▶ **Task to complete**
Where the string "assert" occurs in a line of the data below, that line should be copied.

-------- Given records --------

## src/design/mmlcd_pkg.sv

```systemverilog
`timescale 1ns / 1ps

package mmlcd_pkg;

  // The frame has fourteen positions. Positions 0 to 12 are stored, and position 13 closes the frame.
  localparam int NibbleCount = 13;
  localparam logic [3:0] FramePosLast = 4'd13;

  typedef logic [3:0] nibble_t;
  typedef logic [6:0] seg_code_t;
  typedef logic [2:0] unit_code_t;

  // These are the seven-segment patterns for the numerals 0 through 9.
  localparam seg_code_t SegCodes [10] = '{
    7'h7d, 7'h05, 7'h5b, 7'h1f, 7'h27, 7'h3e, 7'h7e, 7'h15, 7'h7f, 7'h3f
  };

  // This is the overload ("OL") pattern in nibbles 3 through 6.
  localparam logic [2:0] OvlNib3 = 3'h7;
  localparam nibble_t    OvlNib4 = 4'hd;
  localparam logic [2:0] OvlNib5 = 3'h6;
  localparam nibble_t    OvlNib6 = 4'h8;

  localparam unit_code_t UnitFarad   = 3'd0;
  localparam unit_code_t UnitOhm     = 3'd1;
  localparam unit_code_t UnitAmp     = 3'd2;
  localparam unit_code_t UnitHertz   = 3'd3;
  localparam unit_code_t UnitVolt    = 3'd4;
  localparam unit_code_t UnitPercent = 3'd5;
  localparam unit_code_t UnitCelsius = 3'd6;
  localparam unit_code_t UnitUnknown = 3'd7;

  typedef struct packed {
    logic        hit;
    logic [3:0]  numeral;
  } seg_match_t;

  typedef struct packed {
    logic signed [14:0] reading;
    logic [1:0]         fraction_digits;
    logic               overload;
    logic               digit_error;
    logic               ac_mode;
    unit_code_t         unit_code;
  } result_t;

  // The function compares the code against all ten patterns in parallel.
  // A code that matches no pattern returns hit low.
  function automatic seg_match_t seg_lookup(input seg_code_t code);
    seg_match_t m;
    m.hit     = 1'b0;
    m.numeral = 4'd0;
    for (int i = 0; i < 10; i++) begin
      if (SegCodes[i] == code) begin
        m.hit     = 1'b1;
        m.numeral = 4'(i);
      end
    end
    return m;
  endfunction

endpackage

```

## src/design/mmlcd_decode.sv

```systemverilog
`timescale 1ns / 1ps

module mmlcd_decode (
  input  mmlcd_pkg::nibble_t frame_nibbles [mmlcd_pkg::NibbleCount],
  input  mmlcd_pkg::nibble_t last_nibble,
  output mmlcd_pkg::result_t result
);

  mmlcd_pkg::seg_match_t match [4];
  logic [13:0]           magnitude;
  logic                  any_miss;
  logic                  ovl_hit;
  logic [1:0]            frac;
  logic signed [14:0]    signed_mag;

  always_comb begin
    for (int k = 0; k < 4; k++) begin
      match[k] = mmlcd_pkg::seg_lookup({frame_nibbles[1 + 2 * k][2:0],
                                        frame_nibbles[2 + 2 * k]});
    end
    any_miss = !(match[0].hit && match[1].hit && match[2].hit && match[3].hit);

    magnitude = 14'(match[0].numeral) * 14'd1000 + 14'(match[1].numeral) * 14'd100
              + 14'(match[2].numeral) * 14'd10 + 14'(match[3].numeral);

    ovl_hit = (frame_nibbles[3][2:0] == mmlcd_pkg::OvlNib3) &&
              (frame_nibbles[4] == mmlcd_pkg::OvlNib4) &&
              (frame_nibbles[5][2:0] == mmlcd_pkg::OvlNib5) &&
              (frame_nibbles[6] == mmlcd_pkg::OvlNib6);

    // When several decimal points are lit, the first one lit takes effect.
    if (frame_nibbles[3][3]) begin
      frac = 2'd3;
    end else if (frame_nibbles[5][3]) begin
      frac = 2'd2;
    end else if (frame_nibbles[7][3]) begin
      frac = 2'd1;
    end else begin
      frac = 2'd0;
    end

    signed_mag = $signed({1'b0, magnitude});

    result = '0;
    if (ovl_hit) begin
      result.overload = 1'b1;
      result.reading  = -15'sd1;
    end else if (any_miss) begin
      result.digit_error = 1'b1;
    end else begin
      result.fraction_digits = frac;
      result.reading         = frame_nibbles[1][3] ? -signed_mag : signed_mag;
    end

    result.ac_mode = frame_nibbles[0][3];

    if (frame_nibbles[11][3]) begin
      result.unit_code = mmlcd_pkg::UnitFarad;
    end else if (frame_nibbles[11][2]) begin
      result.unit_code = mmlcd_pkg::UnitOhm;
    end else if (frame_nibbles[12][3]) begin
      result.unit_code = mmlcd_pkg::UnitAmp;
    end else if (frame_nibbles[12][1]) begin
      result.unit_code = mmlcd_pkg::UnitHertz;
    end else if (frame_nibbles[12][2]) begin
      result.unit_code = mmlcd_pkg::UnitVolt;
    end else if (frame_nibbles[10][2]) begin
      result.unit_code = mmlcd_pkg::UnitPercent;
    end else if (last_nibble[0]) begin
      result.unit_code = mmlcd_pkg::UnitCelsius;
    end else begin
      result.unit_code = mmlcd_pkg::UnitUnknown;
    end
  end

endmodule

```

## src/design/multimeter_lcd_frame_decoder_top.sv

```systemverilog
`timescale 1ns / 1ps

// This block decodes the 14-byte LCD frame of a multimeter. Each input word carries one
// frame byte in in_tdata and that byte's position (0 to 13) in in_tuser. Only the low
// nibble of each byte is used. Positions 0 to 12 go into a 13-entry nibble register file.
// These words produce no result. A word at position 13 completes the frame and produces
// one result word. That word carries the signed four-digit reading, the number of
// fraction digits, the overload flag (the reading is then -1), a digit error flag for a
// segment pattern that matches no numeral (the reading and the fraction digits are then
// 0), the AC flag, and the unit code. Positions 14 and 15 are ignored.
//
// The block accepts one word per clock while in_tready is high. The decode is a single
// combinational pass from the nibble registers and the incoming byte into the result
// register, or into the skid register when the output is stalled. The output has a result
// register and a one-entry skid register. in_tready drops only while the skid register
// holds a result, which happens only after a result has waited on a stalled output
// during a second frame end.
//
// Fields read from a position that has not been written since reset are undefined.
module multimeter_lcd_frame_decoder_top (
  input  logic        clk,
  input  logic        rst_n,

  input  logic        in_tvalid,
  output logic        in_tready,
  input  logic [7:0]  in_tdata,   // [7:0] frame_byte
  input  logic [3:0]  in_tuser,   // [3:0] byte_position

  output logic        out_tvalid,
  input  logic        out_tready,
  output logic [23:0] out_tdata   // [14:0] reading, [16:15] fraction_digits,
                                  // [17] overload, [18] digit_error, [19] ac_mode,
                                  // [22:20] unit_code, [23] zero
);

  mmlcd_pkg::nibble_t nib_r [mmlcd_pkg::NibbleCount];
  mmlcd_pkg::result_t decoded;
  mmlcd_pkg::result_t out_data_r, out_data_nxt;
  mmlcd_pkg::result_t skid_data_r, skid_data_nxt;
  logic               out_valid_r, out_valid_nxt;
  logic               skid_valid_r, skid_valid_nxt;
  logic               in_fire;
  logic               store_fire;
  logic               result_fire;

  assign in_tready   = !skid_valid_r;
  assign in_fire     = in_tvalid && in_tready;
  assign store_fire  = in_fire && (in_tuser < 4'(mmlcd_pkg::NibbleCount));
  assign result_fire = in_fire && (in_tuser == mmlcd_pkg::FramePosLast);

  // The nibble register file has no reset. Each entry holds the last nibble written at
  // its position.
  always_ff @(posedge clk) begin
    if (store_fire) begin
      nib_r[in_tuser] <= in_tdata[3:0];
    end
  end

  // The closing byte's own nibble goes into the decode directly, because bit 0 of that
  // nibble selects Celsius.
  mmlcd_decode u_decode (
    .frame_nibbles (nib_r),
    .last_nibble   (in_tdata[3:0]),
    .result        (decoded)
  );

  // The output has two stages. The result register feeds the port. The skid register
  // catches a result that arrives while the result register is full and stalled.
  always_comb begin
    out_valid_nxt  = out_valid_r;
    skid_valid_nxt = skid_valid_r;
    out_data_nxt   = out_data_r;
    skid_data_nxt  = skid_data_r;
    if (out_valid_r && out_tready) begin
      if (skid_valid_r) begin
        out_data_nxt   = skid_data_r;
        skid_valid_nxt = 1'b0;
      end else if (result_fire) begin
        out_data_nxt = decoded;
      end else begin
        out_valid_nxt = 1'b0;
      end
    end else if (!out_valid_r) begin
      if (result_fire) begin
        out_data_nxt  = decoded;
        out_valid_nxt = 1'b1;
      end
    end else begin
      if (result_fire) begin
        skid_data_nxt  = decoded;
        skid_valid_nxt = 1'b1;
      end
    end
  end

  always_ff @(posedge clk) begin
    if (!rst_n) begin
      out_valid_r  <= 1'b0;
      skid_valid_r <= 1'b0;
    end else begin
      out_valid_r  <= out_valid_nxt;
      skid_valid_r <= skid_valid_nxt;
    end
  end

  always_ff @(posedge clk) begin
    out_data_r  <= out_data_nxt;
    skid_data_r <= skid_data_nxt;
  end

  assign out_tvalid = out_valid_r;
  assign out_tdata  = {1'b0, out_data_r.unit_code, out_data_r.ac_mode,
                       out_data_r.digit_error, out_data_r.overload,
                       out_data_r.fraction_digits, out_data_r.reading};

`ifndef SYNTHESIS
  // The skid register fills only while the result register is full.
  a_skid_implies_out: assert property (@(posedge clk) disable iff (!rst_n)
    skid_valid_r |-> out_valid_r)
    else $error("skid register holds a result while the output register is empty");

  // A frame end that meets a full, stalled output must be caught by the skid register.
  a_stall_catches: assert property (@(posedge clk) disable iff (!rst_n)
    (result_fire && out_valid_r && !out_tready) |=> skid_valid_r)
    else $error("result lost on a stalled output");

  // An overload result has a reading of -1 and no digit error.
  a_overload_form: assert property (@(posedge clk) disable iff (!rst_n)
    (out_valid_r && out_data_r.overload) |->
      (out_data_r.reading == -15'sd1 && !out_data_r.digit_error &&
       out_data_r.fraction_digits == 2'd0))
    else $error("overload result is malformed");

  // A digit error result has a zero reading and no fraction digits.
  a_digit_error_form: assert property (@(posedge clk) disable iff (!rst_n)
    (out_valid_r && out_data_r.digit_error) |->
      (out_data_r.reading == 15'sd0 && out_data_r.fraction_digits == 2'd0))
    else $error("digit error result carries a reading");
`endif

endmodule

```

--------

▶ **Task response**
  a_skid_implies_out: assert property (@(posedge clk) disable iff (!rst_n)
  a_stall_catches: assert property (@(posedge clk) disable iff (!rst_n)
  a_overload_form: assert property (@(posedge clk) disable iff (!rst_n)
  a_digit_error_form: assert property (@(posedge clk) disable iff (!rst_n)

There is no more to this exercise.